A 34yo male presents with hx of headache presents with ataxia, nystagmus and vertigo. Where
is the site of the lesion?
a. Auditory canal
b. 8th CN
c. Cerebellum
d. Cerebral hemisphere
e. Brain stem
answer: C
cerebellar ataxia, inv of choice MRI
The cerebellum can be divided into central structures (lingula,
vermis and flocculonodular lobe) and the cerebellar hemispheres. Main
inputs come from frontopontocerebellar connections (contralateral) from
above, and spinocerebellar tracts from below (proprioception) producing
primarily ipsilateral signs. Midline lesions can produce severe
gait and truncal ataxia.

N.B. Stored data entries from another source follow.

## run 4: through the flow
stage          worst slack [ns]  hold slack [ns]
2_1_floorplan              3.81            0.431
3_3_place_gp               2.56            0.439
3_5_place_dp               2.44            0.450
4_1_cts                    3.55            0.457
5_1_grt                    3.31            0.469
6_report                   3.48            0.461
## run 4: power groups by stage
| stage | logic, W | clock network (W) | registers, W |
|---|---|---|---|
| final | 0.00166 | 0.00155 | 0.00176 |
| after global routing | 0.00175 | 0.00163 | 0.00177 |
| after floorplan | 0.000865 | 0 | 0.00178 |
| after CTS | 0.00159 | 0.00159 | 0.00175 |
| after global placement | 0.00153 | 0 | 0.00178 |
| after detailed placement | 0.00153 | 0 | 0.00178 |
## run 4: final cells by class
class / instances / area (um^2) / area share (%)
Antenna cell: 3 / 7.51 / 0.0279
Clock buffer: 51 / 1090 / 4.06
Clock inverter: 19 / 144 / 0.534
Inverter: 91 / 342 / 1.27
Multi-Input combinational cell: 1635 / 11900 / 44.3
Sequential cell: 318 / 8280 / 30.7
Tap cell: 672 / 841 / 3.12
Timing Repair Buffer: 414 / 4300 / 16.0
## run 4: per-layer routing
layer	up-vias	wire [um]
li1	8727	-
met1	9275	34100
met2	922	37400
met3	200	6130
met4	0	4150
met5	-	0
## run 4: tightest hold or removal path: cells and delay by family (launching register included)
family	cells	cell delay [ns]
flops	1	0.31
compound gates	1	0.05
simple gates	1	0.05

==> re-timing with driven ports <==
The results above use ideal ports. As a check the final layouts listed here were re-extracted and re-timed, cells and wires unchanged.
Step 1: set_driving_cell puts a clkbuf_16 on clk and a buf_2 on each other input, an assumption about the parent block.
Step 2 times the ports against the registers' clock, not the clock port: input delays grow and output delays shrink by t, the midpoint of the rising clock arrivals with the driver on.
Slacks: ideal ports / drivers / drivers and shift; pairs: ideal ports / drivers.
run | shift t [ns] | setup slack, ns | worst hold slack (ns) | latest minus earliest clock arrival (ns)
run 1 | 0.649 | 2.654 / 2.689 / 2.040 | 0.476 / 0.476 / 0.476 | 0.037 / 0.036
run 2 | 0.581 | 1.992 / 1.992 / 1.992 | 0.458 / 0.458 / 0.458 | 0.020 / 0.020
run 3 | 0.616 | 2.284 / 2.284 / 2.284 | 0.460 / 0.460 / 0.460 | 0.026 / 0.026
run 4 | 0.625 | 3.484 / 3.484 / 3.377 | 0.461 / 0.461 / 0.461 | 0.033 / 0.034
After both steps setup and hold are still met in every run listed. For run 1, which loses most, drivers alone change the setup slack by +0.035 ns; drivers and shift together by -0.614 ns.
Source: an optimization exercise on an open RTL-to-GDS flow (aim: small area, a short achievable clock period and few clock cycles per item). Production flows keep margins and buffers that such runs may drop.
Function was checked by simulation only, so behaviour that the tests miss may differ from the original.

## mod_inv_unit
module mod_inv_unit (
    input  wire        clk,
    input  wire        rst,
    input  wire        in_valid,
    output wire        in_ready,
    input  wire [63:0] in_a,
    input  wire [63:0] in_q,
    output reg         out_valid,
    output wire [63:0] out_r,
    output reg         out_err
);
Size: about 3600 cells after synthesis, roughly 350 flip-flops, ~200 I/O pins, ~32000 um^2 of cells after synthesis.
make LEC_CHECK=0 CAP_MARGIN=20 CORE_MARGIN=2 CORE_UTILIZATION=50 PLACE_DENSITY=0.65 SETUP_SLACK_MARGIN=4 SLEW_MARGIN=20 finish   # period 10.0 ns
run.sh (not shown) runs the stock make flow with config.mk's settings and CLKGATE_MAP_FILE= SYNTH_SCRIPT=/design/flow/synth_recipe.tcl, a recipe that flattens the netlist after the stock synthesis.
The first run finished clean.
Testbench counts at the start, summed over its fixed seeds: cycles 68,253, items 1,600.
Rerun with:
--- a/flow/design.v
+++ b/flow/design.v
@@ -12,50 +12,53 @@
     reg        busy;
     reg        x1c;        
     reg        x2c;        
     reg [62:0] q_r;
     reg [63:0] u;
     reg [63:0] v;
     reg [63:0] x1;
     reg [63:0] x2;
     reg        uz;         
     reg        vz;         
+    reg        u1;         
+    reg        v1;         
     reg [1:0]  mk_1;
     reg [1:0]  mk_2;
     reg [1:0]  mk_s;
     reg [1:0]  mk_a;
     reg        sh;         
     reg        sel_v;      
     reg        same;       
     reg        e1;         
     reg        e2;
     reg        sp1, sp2, sp1i, sq1, sq1i, sq2, qinv;
     reg        dn;         
     reg        t0;         
     reg        psgn;       
     reg        k1on;       
     reg        jx0, jx1, jx2, jx3;
     assign out_r = x1;
-    wire done   = busy && (uz || vz);
+    wire done   = busy && (uz || vz || u1 || v1);
     wire step   = busy && !done;
     assign in_ready = !busy || done;
     wire accept = in_valid && in_ready;
     wire load   = !busy || done;
     wire [64:0] ua   = (sh && sel_v) ? {v[63], v} : {u[63], u};
     wire [64:0] ub   = sh ? 65'd0 : ({v[63], v} ^ {65{same}});
     wire [64:0] e    = ua + ub + {64'd0, !sh && same};
     wire j1  = e1;
     wire j2  = !e1 && e2;
     wire j3  = !e1 && !e2;
     wire [63:0] r   = j1 ? e[64:1] : j2 ? {e[64], e[64:2]} : {{2{e[64]}}, e[64:3]};
     wire dneg = e[64] ^ u[63];
-    wire ez   = (e[64:1] == 64'd0);
+    wire ez   = sh ? (ua[63:0] == 64'd0) :
+                     (((u ^ v) ^ ({u[62:0] | v[62:0], 1'b0} & {64{!same}})) == 64'd0);
     wire wu   = step && (sh ? !sel_v : !dneg);
     wire wv   = step && (sh ?  sel_v :  dneg);
     wire [63:0] w    = u | v;                        
     wire [63:0] p  = (x1 & {64{sp1}}) | (x2 & {64{sp2}}) | {63'd0, sp1i};
     wire [63:0] qq = ((x1 & {64{sq1}}) | (x2 & {64{sq2}}) | {63'd0, sq1i}) ^ {64{qinv}};
     wire [1:0] mk = sh ? (sel_v ? mk_2 : mk_1) : (same ? mk_s : mk_a);
     wire neg2 = !dn && ((j1 && t0 && !psgn) || (j2 && mk[0]) ||
                         (j3 && mk[1] && mk[0]));
     wire pos2 = !dn && j3 && !mk[1] && mk[0];
     wire neg4 = !dn && j3 && mk[1] && !mk[0];
@@ -93,61 +96,67 @@
     wire nselv = nu[0];
     wire [2:1] nvb = nv[2:1] ^ {2{nsame}};
     wire ne1 = nsh ? (nselv ? nv[1] : nu[1]) : !(nu[1] ^ nvb[1]);
     wire ne2 = nsh ? (nselv ? nv[2] : nu[2]) : (nu[2] ^ nvb[2] ^ (nu[1] | nvb[1]));
     wire [2:0] nts = nx1 - nx2;
     wire nbusy = !rst && (accept || (busy && !done));
     wire nx1c  = load || (x1c && !wu);
     wire nx2c  = load || (x2c && !wv);
     wire nuz   = load ? 1'b0 : wu ? ez : uz;
     wire nvz   = load ? 1'b0 : wv ? ez : vz;
-    wire ndone = nbusy && (nuz || nvz);
-    wire nstep = nbusy && !(nuz || nvz);
+    wire nu1   = !load && (u == 64'd1 || u == {64{1'b1}}) && !nuz;
+    wire nv1   = !load && (v == 64'd1 || v == {64{1'b1}}) && !nvz;
+    wire ndone = nbusy && (nuz || nvz || nu1 || nv1);
+    wire nstep = nbusy && !(nuz || nvz || nu1 || nv1);
+    wire ntu   = nu1 || nvz;
     wire nt0   = nsh ? (nselv ? nx2[0] : nx1[0]) : (nx1[0] ^ nx2[0]);
     wire nx1s  = !(load || x1c) && x1[63];
     wire nx2s  = !(load || x2c) && x2[63];
     wire nus   = load ? in_a[63] : u[63];
     wire nvs   = load ? in_q[63] : v[63];
-    wire nkd   = nuz ? (nx2s ^ nvs) : (nx1s ^ nus);
-    wire nw63  = (load ? in_a[63] : wu ? r[63] : u[63]) |
-                 (load ? in_q[63] : wv ? r[63] : v[63]);
+    wire nkd   = ntu ? (nx1s ^ nus) : (nx2s ^ nvs);
+    wire nw63  = ntu ? nus : nvs;
     wire [2:0] nta = nx1 + nx2;
     always @(posedge clk) begin
         if (rst) begin
             busy      <= 1'b0;
             out_valid <= 1'b0;
         end else begin
             out_valid <= done;
             if (accept)    busy <= 1'b1;
             else if (done) busy <= 1'b0;
         end
-        if (done) out_err <= !((w == 64'd1) || (w == {64{1'b1}}));
+        if (done) out_err <= !(u1 || v1 || (w == 64'd1) || (w == {64{1'b1}}));
         if (load) begin
             q_r  <= in_q[62:0];
             u    <= in_a;
             v    <= in_q;
             uz   <= 1'b0;
             vz   <= 1'b0;
+            u1   <= 1'b0;
+            v1   <= 1'b0;
         end else begin
             if (wu) begin u <= r; uz <= ez; end
             if (wv) begin v <= r; vz <= ez; end
+            u1 <= nu1;
+            v1 <= nv1;
         end
         if (done || wu) x1 <= y;
         if (wv)         x2 <= y;
         x1c <= nx1c;
         x2c <= nx2c;
         sp1   <= nstep && !nx1c && !(nsh && nselv);
         sp2   <= nstep && !nx2c && nsh && nselv;
         sp1i  <= nstep && nx1c && !(nsh && nselv);
-        sq1   <= ndone && !nuz && !nx1c;
-        sq1i  <= ndone && !nuz && nx1c;
-        sq2   <= (ndone ? nuz : (nstep && !nsh)) && !nx2c;
+        sq1   <= ndone && ntu && !nx1c;
+        sq1i  <= ndone && ntu && nx1c;
+        sq2   <= (ndone ? !ntu : (nstep && !nsh)) && !nx2c;
         qinv  <= ndone ? nw63 : (nstep && !nsh && nsame);
         dn    <= ndone;
         t0    <= nt0;
         k1on  <= ndone ? nkd : nt0;
         psgn  <= wu ? (nx2s ^ nsame) : nx1s;
         jx0   <= ndone;
         jx1   <= !ndone && ne1;
         jx2   <= !ndone && !ne1 && ne2;
         jx3   <= !ndone && !ne1 && !ne2;
         sh    <= nsh;
Design area is higher by a few percent.
Setup slack gains 0.14 ns.
Non-clock buffer count is lower by 8.
Global-route usage is higher by 1.3 points.
Area after synthesis is higher by a few percent.
Final cell count is higher by a little under a tenth.
Synthesized cell count is higher by roughly a tenth.
Critical path depth is higher by 5.
Clock-buffer cell count is higher by 1.
Sequential share of layout area is lower by 0.81 points.
Fmax is higher by a few percent.
Testbench counts after the change, summed over its fixed seeds: cycles 65,895, items 1,600.

[port drivers added, routing unchanged]
Ports are ideal in the flow. The routed layouts listed here were re-timed in OpenROAD.
Step 1 (the two cells are an assumption about what drives the block):
set clk [get_ports {clk}]
set_driving_cell -lib_cell sky130_fd_sc_hd__clkbuf_16 $clk
set_driving_cell -lib_cell sky130_fd_sc_hd__buf_2 [delete_from_list [all_inputs] $clk]
Step 2, shift: input delay + t, output delay - t, t = (earliest + latest rising clock arrival at the registers) / 2. This alone moves slack from input paths to output paths.
a / b / c = ideal ports / drivers / drivers and shift; a / b = the first two.
| run | t, ns | slack for setup (ns) | worst hold slack (ns) | worst setup path at the end | cell pins on the clock port's net |
|---|---|---|---|---|---|
| the first run | 0.661 | 3.993 / 3.993 / 3.993 | 0.550 / 0.550 / 0.550 | register to register | 1 |
| the second run | 0.679 | 4.135 / 4.135 / 4.135 | 0.570 / 0.570 / 0.570 | register to register | 1 |
After both steps setup and hold are still met in every run listed.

As they extend they can also give fourth
cranial nerve lesions and severe ipsilateral arm tremor, marked
nystagmus, vertigo and vomiting, and can block CSF flow (obstructive
hydrocephalus).
Cerebellar hemisphere lesions can produce classic
ipsilateral limb ataxia (intention tremor, past pointing and mild
hypotonia). Limb rebound can be demonstrated by gently pushing down on
outstretched arms and then suddenly releasing, causing the arm on the
affected side suddenly to fly upwards. Lateral lesions tend to produce
more subtle nystagmus (maximal looking towards side of lesion).